Grant D. Bosse
A hiring freeze put in place five years ago by Governor John Lynch is doing little to prevent state agencies from filling their vacant positions, as the Governor’s Office has issued 436 waivers so far this Fiscal Year. Governor Maggie Hassan has not denied a single request to waive the hiring freeze in her first six months in office.
Lynch issued an Executive Order in February 2008 preventing much of state government from replacing workers who retire or leave their jobs. But the order, and the budget provisions that write the spending freeze into law, allowed department heads to seek a waiver from the Governor. In the first two quarters of Fiscal Year 2013, Governor Lynch 249 such waivers, while denying or delaying 14 requests. Since taking office in January, Governor Hassan has received fewer waiver requests, but granted them all. The four-member committee delegated by Hassan to decide which waivers should be granted has approved all 187 requests it has considered since January.
Data on the first three quarters of FY13 included in a report compiled by the Department of Administrative Services, and submitted to the Joint Legislative Fiscal Committee in April. That includes 348 state employees hired to fill vacancies across all state departments receiving General Funds. Final figures for the fourth quarter will be presented at the Fiscal Committee’s September meeting, but the Hassan Administration has approved 83 hiring freeze waivers so far since April 1. While most of the state employees hired though the waiver process are unionized classified employees, the list also includes five upper management unclassified positions, including new Department of Resources and Economic Development Director Jeffrey Rose.
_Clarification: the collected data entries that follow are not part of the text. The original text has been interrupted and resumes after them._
<file path="src/rtl/readout_sequencer.sv">
// Round-robin readout master: requests a triggered channel, drains WORDS samples
// from its show-ahead FIFO onto a single valid/ready stream, then releases it.
module readout_sequencer #(
    parameter int NCH     = 4,
    parameter int DATA_W  = 12,
    parameter int WORDS   = 16,
    parameter int TIMEOUT = 255
) (
    input  logic                  clk,
    input  logic                  rst_n,
    input  logic                  RUN,
    input  logic [NCH-1:0]        CH_TRIGGERED,
    input  logic [NCH-1:0]        RO_ENABLE,
    output logic [NCH-1:0]        ROREQUEST,
    output logic [NCH-1:0]        RODONE_n,
    input  logic [NCH-1:0]        CH_EMPTY,
    input  logic [NCH*DATA_W-1:0] CH_DATA,
    output logic [NCH-1:0]        CH_RDEN,
    output logic [DATA_W-1:0]     OUT_DATA,
    output logic [3:0]            OUT_CHAN,
    output logic                  OUT_LAST,
    output logic                  OUT_VALID,
    input  logic                  OUT_READY,
    output logic                  BUSY,
    output logic                  ERR
);

    localparam int CW = $clog2(WORDS + 1);
    localparam int TW = $clog2(TIMEOUT + 1);

    typedef enum logic [2:0] {
        S_IDLE,
        S_REQUEST,
        S_READ,
        S_DONE,
        S_DRAIN,
        S_NEXT
    } state_t;

    state_t              state_q, state_d;
    logic [3:0]          cur_q, cur_d;
    logic [3:0]          ptr_q, ptr_d;
    logic [CW-1:0]       count_q, count_d;
    logic [TW-1:0]       tmo_q, tmo_d;
    logic                err_q, err_d;
    logic                busy_q, busy_d;
    logic [NCH-1:0]      rorequest_q, rorequest_d;
    logic [NCH-1:0]      rodone_n_q, rodone_n_d;
    logic [DATA_W-1:0]   out_data_q, out_data_d;
    logic [3:0]          out_chan_q, out_chan_d;
    logic                out_last_q, out_last_d;
    logic                out_valid_q, out_valid_d;

    // Channel inputs widened to 16 entries so a 4-bit channel index always fits.
    logic [15:0]         trig_ext;
    logic [15:0]         en_ext;
    logic [15:0]         empty_ext;
    logic [DATA_W-1:0]   data_ext [16];
    logic [NCH-1:0]      sel_oh;
    logic [NCH-1:0]      cur_oh;

    logic                found;
    logic [3:0]          sel;
    logic [3:0]          idx;
    logic                rd_en;

    genvar gi;
    generate
        for (gi = 0; gi < 16; gi++) begin : g_ext
            if (gi < NCH) begin : g_ch
                assign trig_ext[gi]  = CH_TRIGGERED[gi];
                assign en_ext[gi]    = RO_ENABLE[gi];
                assign empty_ext[gi] = CH_EMPTY[gi];
                assign data_ext[gi]  = CH_DATA[gi*DATA_W +: DATA_W];
            end else begin : g_pad
                assign trig_ext[gi]  = 1'b0;
                assign en_ext[gi]    = 1'b0;
                assign empty_ext[gi] = 1'b1;
                assign data_ext[gi]  = '0;
            end
        end

        for (gi = 0; gi < NCH; gi++) begin : g_onehot
            assign sel_oh[gi]  = (sel == 4'(gi));
            assign cur_oh[gi]  = (cur_q == 4'(gi));
            assign CH_RDEN[gi] = rd_en & cur_oh[gi];
        end
    endgenerate

    // First triggered channel at or after the pointer, wrapping modulo NCH.
    always_comb begin
        found = 1'b0;
        sel   = ptr_q;
        idx   = ptr_q;
        for (int k = 0; k < NCH; k++) begin
            idx = 4'((int'(ptr_q) + k) % NCH);
            if (!found && trig_ext[idx]) begin
                found = 1'b1;
                sel   = idx;
            end
        end
    end

    // A pop is only allowed when the output register is free or being emptied.
    assign rd_en = (state_q == S_READ) && !empty_ext[cur_q] &&
                   (!out_valid_q || OUT_READY) && (count_q < CW'(WORDS));

    always_comb begin
        state_d     = state_q;
        cur_d       = cur_q;
        ptr_d       = ptr_q;
        count_d     = count_q;
        err_d       = err_q;
        rorequest_d = rorequest_q;
        rodone_n_d  = '1;
        out_data_d  = out_data_q;
        out_chan_d  = out_chan_q;
        out_last_d  = out_last_q;
        out_valid_d = out_valid_q;

        case (state_q)
            S_IDLE: begin
                if (RUN && found) begin
                    cur_d       = sel;
                    rorequest_d = sel_oh;
                    state_d     = S_REQUEST;
                end
            end
            S_REQUEST: begin
                if (en_ext[cur_q]) begin
                    rorequest_d = '0;
                    state_d     = S_READ;
                end else if (tmo_q == TW'(TIMEOUT - 1)) begin
                    rorequest_d = '0;
                    err_d       = 1'b1;
                    state_d     = S_NEXT;
                end
            end
            S_READ: begin
                if (out_valid_q && OUT_READY && out_last_q && (count_q == CW'(WORDS))) begin
                    rodone_n_d = ~cur_oh;
                    state_d    = S_DONE;
                end
            end
            S_DONE: begin
                state_d = S_DRAIN;
            end
            S_DRAIN: begin
                if (!en_ext[cur_q]) begin
                    state_d = S_NEXT;
                end else if (tmo_q == TW'(TIMEOUT - 1)) begin
                    err_d   = 1'b1;
                    state_d = S_NEXT;
                end
            end
            S_NEXT: begin
                ptr_d   = (cur_q == 4'(NCH - 1)) ? 4'd0 : cur_q + 4'd1;
                count_d = '0;
                state_d = S_IDLE;
            end
            default: begin
                state_d = S_IDLE;
            end
        endcase

        if (rd_en) begin
            out_data_d  = data_ext[cur_q];
            out_chan_d  = cur_q;
            out_valid_d = 1'b1;
            out_last_d  = (count_q == CW'(WORDS - 1));
            count_d     = count_q + 1'b1;
        end else if (out_valid_q && OUT_READY) begin
            out_valid_d = 1'b0;
        end
    end

    // Timeout counter restarts on every state change and saturates otherwise.
    always_comb begin
        if (state_d != state_q) begin
            tmo_d = '0;
        end else if (tmo_q == TW'(TIMEOUT)) begin
            tmo_d = tmo_q;
        end else begin
            tmo_d = tmo_q + 1'b1;
        end
        busy_d = (state_d != S_IDLE);
    end

    always_ff @(posedge clk or negedge rst_n) begin
        if (!rst_n) begin
            state_q     <= S_IDLE;
            cur_q       <= '0;
            ptr_q       <= '0;
            count_q     <= '0;
            tmo_q       <= '0;
            err_q       <= 1'b0;
            busy_q      <= 1'b0;
            rorequest_q <= '0;
            rodone_n_q  <= '1;
            out_data_q  <= '0;
            out_chan_q  <= '0;
            out_last_q  <= 1'b0;
            out_valid_q <= 1'b0;
        end else begin
            state_q     <= state_d;
            cur_q       <= cur_d;
            ptr_q       <= ptr_d;
            count_q     <= count_d;
            tmo_q       <= tmo_d;
            err_q       <= err_d;
            busy_q      <= busy_d;
            rorequest_q <= rorequest_d;
            rodone_n_q  <= rodone_n_d;
            out_data_q  <= out_data_d;
            out_chan_q  <= out_chan_d;
            out_last_q  <= out_last_d;
            out_valid_q <= out_valid_d;
        end
    end

    assign ROREQUEST = rorequest_q;
    assign RODONE_n  = rodone_n_q;
    assign OUT_DATA  = out_data_q;
    assign OUT_CHAN  = out_chan_q;
    assign OUT_LAST  = out_last_q;
    assign OUT_VALID = out_valid_q;
    assign BUSY      = busy_q;
    assign ERR       = err_q;

endmodule

</file>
The hiring freeze applies to state positions funded in whole, or in part, with General Funds, and does not apply to employees funded completely with federal money, Highway and Turnpike Funds, or other dedicated funds. The freeze also does not apply to direct care, custodial care, or law enforcement positions. Commissioners can replace departing employees in those categories without checking with the Governor or reporting to Fiscal.
Lynch’s 2008 spending freeze also prevented departments from making capital equipment purchases or funding out of state travel with General Funds, with exceptions. Commissioners have received permission to by nearly $1.6 million in equipment so far in FY13, 75% of which is computer and electronic equipment purchased by the Department of Information Technology. Other gear includes $8,890 for a “Folder/Inserter machine” for the Department of Revenue Administration, $2,368 for a closed-circuit TV system at NH Hospital, and $500 for a 2006 Ford Focus for DRED. Approved out-of-travel has amounted to just $86,000 since July 1, 2013.
That followed a trend that saw the Lynch Administration becoming increasingly lenient during his last days in office. Lynch denied twelve waiver requests in the first quarter of FY13, and just one in the second quarter. The Hassan Administration has yet to deny any request to fill a vacant General Fund position. DAS calculates that the General Fund salary and benefits from vacancies filled in the first three quarters of FY13 will cost $7.3 million this year. The total cost of filling those positions for a full year is not included in the report to Fiscal.
The number of vacancies across state government at any given time is unknown. Department heads must submit the number classified and unclassified positions, filled and vacant, when they request a waiver of the hiring freeze, but DAS does not track that data. Each is a snapshot that includes jobs exempt from the hiring freeze, and positions that have already received a waiver but yet to be filled.
House and Senate budget negotiators are just beginning the Committee of Conference process for New Hampshire’s two-year state budget. The Senate plan includes $50 million in “back of the budget” cuts to personnel costs, $10 million of which must come from General Fund salary and benefits in each of the next two years. The State Employees Association claims that could result in 700 layoffs. In 2011, Governor Lynch negotiated contract savings with state unions to meet a similar $50 million “back of the budget” cut to labor costs, avoiding the 500 layoffs that the unions had predicted.
While the DAS waiver report does not include how many positions are currently vacant across state government, it does show that 400 vacancies refilled so far this year would be nearly enough to cover the Senate’s labor savings clause, at least within the General Fund. The rate at which vacancies are filled has also increased sharply. Governor Lynch only approved 274 hiring freeze waivers under the first two years of his Executive Order.
Both House leadership and Governor Hassan opposed the Senate provision, though both include smaller “back of the budget” cuts that they expect department heads to produce. Hassan calls the Senate provision “the fiscally irresponsible approach of sweeping, across-the-board cuts.” The dispute over labor costs will be one of the key issues considered by the budget conference committee, which must report a budget compromise to the full House and Senate by June 20th. Other contentious issues will revenue estimates, which the House Ways and Means Committee boosted significantly last week, and Medicaid Expansion.